Roberto Burgos Cantor*
29 de mayo de 2017 - 02:00 a. m.
 Viejos conocidos: Roberto Burgos Cantor y Gabriel García Márquez en Cartagena, durante un homenaje al primero por su obra.  / Cortesía de Alberto Abello Vives
Viejos conocidos: Roberto Burgos Cantor y Gabriel García Márquez en Cartagena, durante un homenaje al primero por su obra. / Cortesía de Alberto Abello Vives

Dónde quedarán esos años, los de un destino incipiente:

Después de los abuelos y su relato de una realidad que iba más allá de los ojos y poblaban de fantasías que embellecían los días, domesticaban el miedo con amuletos de conjuros. Y el encanto por la lista de palabras del diccionario. ¿Tanto cabía en el mundo? Tendría posibilidad de un ordenamiento. Cómo no olvidar la larga cuenta de palabras enhebradas por el papel, de amatista a zurúmbatico. Y los corredores y tiestos con flores, patio con árboles y arbustos, y la lanilla del verdín subiendo por la base de los pretiles, y la cortina densa de las lluvias inmemoriales que ahogan la vida y dejan al garete los recuerdos en su flotación de un presente húmedo. (Lea: Así fue el milagro de “Cien años de soledad”)

Un soplo de aire destemplado, en cualquier lugar de la tierra, le traía la sensación olorosa, a sal de mina, en las sabanas frías de la meseta, cubiertas de escamas de hielo por las heladas del amanecer. Había remontado el río Grande en la embarcación de rueda donde navegaban con ruta a las alturas los comerciantes del litoral, los políticos que iban a la instalación del Congreso Nacional, los turcos inmigrantes que habían desembarcado en Bocas de Ceniza, y los estudiantes que obtuvieron becas en las escuelas conventuales del centralismo andino. Orillas castigadas por la erosión, caimanes, poblaciones desoladas que conservaban playas de amor en Chimichagua, pasiones malogradas en Tenerife, y pesares en El Banco. Y los manatíes. Llegó a la estación del tren que continuaba alejándose del salitre, del almíbar de los frutales y se acercaba a la luz fría, de acero azulosa, con maría mulatas que lo sorprendieron, copetones y colibríes. Viajó en vagón de tres bancas, sin espaldar, con mujeres de canastos y ruanas y varones de sombrero, ellas de ojos maliciosos y ellos de tez roturada y cobriza. (Lea: El día en que todo empezó)

Pueblos donde el frío instaló el recogimiento. La cerveza tibia carecía de la lepra de hielo de los refrigeradores del Caribe.
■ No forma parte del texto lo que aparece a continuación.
$ cat ./run.sh
#!/bin/bash
# OpenROAD 26Q1-2900-gdf79404cd8, Yosys 0.63+post, stock flow scripts
make -C /OpenROAD-flow-scripts/flow DESIGN_CONFIG=/design/flow/config.mk WORK_HOME=/design/flow/orfs finish
$ cat ./config.mk
export PLATFORM = sky130hd
export DESIGN_NAME = bresenham
export DESIGN_NICKNAME = bresenham
export VERILOG_FILES = /design/flow/design.v
export SDC_FILE = /design/flow/constraint.sdc
export NUM_CORES = 4
export LEC_CHECK = 1
export CORE_UTILIZATION = 40
$ cat ./design.v
module bresenham(input logic clk, reset,
				 input logic start,
				 input logic [10:0] x0, y0, x1, y1,
				 output logic plot,
				 output logic [10:0] x, y,
				 output logic done);
logic signed [11:0] dx, dy, err, e2;
logic right, down;
typedef enum logic {IDLE, RUN} state_t;
state_t state;
always_ff @(posedge clk) 
begin
	done <= 1'b0;
	plot <= 1'b0;
	if (reset) 
		state <= IDLE;
	else 
		case (state)
		IDLE:
			if (start) 
			begin
				dx = x1 - x0;  
				right = dx >= 1'b0;
				if (~right) 
					dx = -dx;
				dy = y1 - y0;
				down = dy >= 1'b0;
				if (down) 
					dy = -dy;
				err = dx + dy;
				x <= x0;
				y <= y0;
				plot <= 1'b1;
				state <= RUN;
			end
		RUN:
			if (x == x1 && y == y1)
			begin
				done <= 1'b1;
				state <= IDLE;
			end 
			else 
			begin
				plot <= 1'b1;
				e2 = err << 1;
				if (e2 > dy)
				begin
					err += dy;
					if (right) 
						x <= x + 10'd1;
					else 
						x <= x - 10'd1;
				end
				if (e2 < dx) 
				begin
					err += dx;
					if (down) 
						y <= y + 10'd1;
					else 
						y <= y - 10'd1;
				end
			end
		default:
			state <= IDLE;
		endcase
end
endmodule
$ cat ./constraint.sdc
current_design bresenham

set clk_period 6.5
set clk_io_pct 0.2

create_clock -name clk0 -period $clk_period [get_ports {clk}]

set non_clock_inputs [all_inputs -no_clocks]
set_input_delay [expr $clk_period * $clk_io_pct] -clock clk0 $non_clock_inputs
set_output_delay [expr $clk_period * $clk_io_pct] -clock clk0 [all_outputs]
==> impl_metrics.csv <==
group,metric,value,unit
status,status,"finished clean",
global_routing,grt_pass1_wl,24900,microns
sta,fin_hold_ws,0.713,ns
synth,edf_count,57,
run,cap_violations,0,
synth,synth-seq-cells,59,
drt,wl_per_cell,16.0,microns
sta,tightest_slew,0.588,ns
clock_tree,cts_buffers,9,
clock_tree,cts_max_path_buffers,2,
setup_path,crit_path_max_incr_delay,0.50,ns
sta,setup_tns,0,ns
sta,rsz0062_at_grt,"no",
synth,synth.distinct_cells,68,
global_routing,antenna_found_initial,0,
sta,finalMaxSlewViolations,0,
clock_tree,htree_levels,3,
sta,finalClockSkew,0.0128,ns
clock_tree,clock-sinks,59,
clock_tree,cts_root_buf,"clkbuf_16",
global_routing,grt_overflow,0,
clock_tree,post-cts-setup-buffers,0,
setup_path,critPathKind,"in -> reg",
sta,fmax,0.189,GHz
floorplan,core_util_floorplan,41.3,%
sta,slew_headroom,60.8,%
sta,hold_violations,0,
synth,async_flop_share,0,%
power,ir_worst_vdd,0.146,mV
sta,min_period,5.28,ns
drt,vias_per_cell,5.43,
placed_design,pre_cts_slack,0.909,ns
setup_path,cp_cell_sequence,"clkdlybuf4s50_1 > inv_1 > ha_1 > fa_1 > nand2b_1 > a21oi_1 > xor2_1 > or2_1 > or3_1 > nor2_1 > xnor2_1 > ha_1 > or3_1 > o2111a_1 > or3_1 > a21oi_1 > o311ai_1 > o221ai_1",
synth,yosys_warnings,1,
sta,timing.final.crit_share,81.3,%
run,warnings,25,
drt,dr.pass1.iters,5,
final_layout,drive_above_1_share,5.90,%
drt,drc,0,
floorplan,core-area,14600,sq um
floorplan,io_pins,71,
placed_design,gp_congestion,0.907,
power,p_leak,2.93,nW
global_routing,grt_pass1_vias,4958,
synth,ys_cells,667,
synth,syn_avg_cell_area,9.08,sq um
clock_tree,ctsResizeCount,0,
min_path,hp-class,"reg -> reg",
clock_tree,postCtsHoldBufs,0,
synth,syn-cell-area,6050,sq um
clock_tree,clock_latency,0.33,ns
clock_tree,tritoncts,"done",
setup_path,cp_common_cell,"or3_1",
setup_path,cp-start-kind,"input pin",
global_routing,grt_use_total,20.6,%
placed_design,io_buffer_count,70,
drt,first_iter_violations,276,
placed_design,hpwl,12000,microns
drt,final_antenna_net_count,0,
synth,synth_cells,667,
setup_path,cpMaxStageDelayCell,"clkdlybuf4s50_1",
drt,wl,14900,microns
setup_path,cp_num_buf_inv,2,
sta,setup_viol_count_final,0,
setup_path,path_delay_family,"simple AND/OR/NAND/NOR gates",
power,p_per_area,327,nW/um^2
floorplan,rows,44,
final_layout,syn_to_final_growth,19.6,%
drt,num_vias,5050,
setup_path,worstPathArrival,5.45,ns
global_routing,grt_max_degree,44,
synth,synth-main-ff-cell,"edfxtp_1",
setup_path,end_kind,"flip-flop",
clock_tree,clkTransAtPathRegs,0.06,ns
setup_path,required,6.66,ns
floorplan,dieHeight,125,microns
drt,num_antenna_cells,0,
synth,seq_area_frac_synth,28.9,%
synth,yosysChipArea,6050,sq um
floorplan,die_x,125,microns
floorplan,chipArea,15600,sq um
sta,fin_ws,1.22,ns
setup_path,path_max_fanout,4,
[path summary, 6_finish.rpt]
path	slack, ns	cells past startpoint	from	end
min	0.71	1	y[0]$_DFFE_PP_	y[0]$_DFFE_PP_
min reg2reg	0.71	1	y[0]$_DFFE_PP_	y[0]$_DFFE_PP_
max reg2reg	1.78	16	err[6]$_DFFE_PP_	err[10]$_DFFE_PP_
max	1.22	18	y1[0]	err[10]$_DFFE_PP_
[cells in the mapped netlist (3+ instances only)]
library cell / n / area (sq um)
a21o_1: 4 / 30.0
nor3_1: 12 / 60.1
o41ai_1: 4 / 35.0
clkbuf_1: 9 / 33.8
or3_1: 6 / 37.5
o21a_1: 6 / 45.0
nand4_1: 7 / 43.8
edfxtp_1: 57 / 1710
mux2_2: 7 / 78.8
mux2i_1: 13 / 130
o21ai_1: 3 / 15.0
a21oi_1: 53 / 265
nand3_1: 29 / 145
fa_1: 5 / 100
nand2_1: 26 / 97.6
nor2_1: 71 / 267
or2_1: 3 / 18.8
a31oi_1: 3 / 18.8
inv_1: 73 / 274
o2111ai_1: 4 / 35.0
o211ai_1: 6 / 45.0
xor2_1: 35 / 307
nor4_1: 5 / 31.3
o21ai_0: 27 / 135
ha_1: 77 / 963
and3_1: 7 / 43.8
nor2b_1: 7 / 43.8
a211oi_1: 5 / 37.5
nor3b_1: 3 / 22.5
xnor2_1: 47 / 412
o21bai_1: 4 / 30.0
[routing by layer]
metal | track usage (%) | share of wire, % | up-vias
li1 | - | - | 2560
met1 | 31.5 | 48 | 2325
met2 | 31.8 | 44 | 151
met3 | 3.97 | 6.0 | 14
met4 | 3.08 | 1.6 | 0
met5 | 0 | 0 | -
[cell type report]
| class | count | area (sq um) |
|---|---|---|
| Clock inverter | 6 | 32.5 |
| Multi-Input combinational cell | 523 | 3990 |
| Sequential cell | 59 | 1750 |
| Inverter | 73 | 274 |
| Fill cell | 1334 | 7400 |
| Timing Repair Buffer | 75 | 738 |
| Tap cell | 184 | 230 |
| Clock buffer | 10 | 229 |
[flip-flops by register name, summed over array words and instances (netlist names)]
name / cells
done: 1
x: 11
dy: 12
err: 11
dx: 12
plot: 1
y: 11
[placed cells by master (no fill, tap or decap), types with 3 or more instances in the layout]
master,n
o211ai_1,6
xnor2_1,47
mux2i_1,13
a21o_1,4
o41ai_1,4
o21ai_1,3
or3_1,6
o21bai_1,4
a21oi_1,53
nor3_1,12
clkbuf_16,9
mux2_2,7
o21ai_0,27
nor2b_1,7
buf_4,5
nand4_1,7
xor2_1,35
nor4_1,5
nor3b_2,3
edfxtp_1,57
o21a_1,6
inv_1,73
a31oi_1,3
ha_1,77
o2111ai_1,4
or2_1,3
nand2_1,26
and3_1,7
a211oi_1,5
clkdlybuf4s50_1,70
nand3_1,29
fa_1,5
nor2_1,71
[worst register-to-register path, cell delays in order (launching register included)]
cell	delay, ns
edfxtp_1	0.46
ha_1	0.32
nand4_1	0.12
or4_1	0.51
o2111ai_1	0.13
o21ai_2	0.09
mux2_2	0.29
ha_1	0.23
fa_1	0.43
a21oi_1	0.25
o211ai_2	0.15
o41ai_2	0.37
o21ai_1	0.16
xnor2_1	0.15
a311oi_1	0.27
xor3_1	0.43
o221ai_1	0.19
[stage by stage]
step | utilization (%) | instances | total power (W) | instance area (sq um)
after floorplan | - | 667 | 0.00160 | 6050
after global placement | 47.7 | 914 | 0.00192 | 6980
after detailed placement | 47.7 | 914 | 0.00195 | 6980
after CTS | 49.5 | 930 | 0.00239 | 7240
after global routing | 49.5 | 930 | 0.00258 | 7240
final | 49.5 | 930 | 0.00237 | 7240
[logic make-up (layout without fill, tap and decap cells)]
group                    after synthesis  after routing  synth area share [%]
AND-OR/OR-AND                        150            150                  16.8
buffers and inverters                 85            164                  5.41
multiplexers                          20             20                  3.45
AND/OR/NAND/NOR                      187            187                  15.2
adder cells (fa/ha/maj)               82             82                  17.6
flip-flops                            59             59                  28.9
XOR/XNOR                              84             84                  12.7
[where the power goes]
part | switching, W | internal (W)
sequential | 0.0000634 | 0.000504
combinational | 0.000738 | 0.000637
clock | 0.000171 | 0.000253
total | 0.000972 | 0.00139
No activity file was given, so power comes from the tool's default toggle rates.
Aquí, para lo que el lenguaje excluyente del centro denomina provincianos, la lectura era una redención y un consuelo. Domingos sin misa, sin fiestas callejeras, y el lento surgimiento de la amistad en un país sin entendimiento de la diferencia. Sorpresa, rechazo y burla para quien no habla ni se viste ni piensa igual a mí. Mi mí que es absoluto. Señorita Mimí hasta la eternidad: doncella.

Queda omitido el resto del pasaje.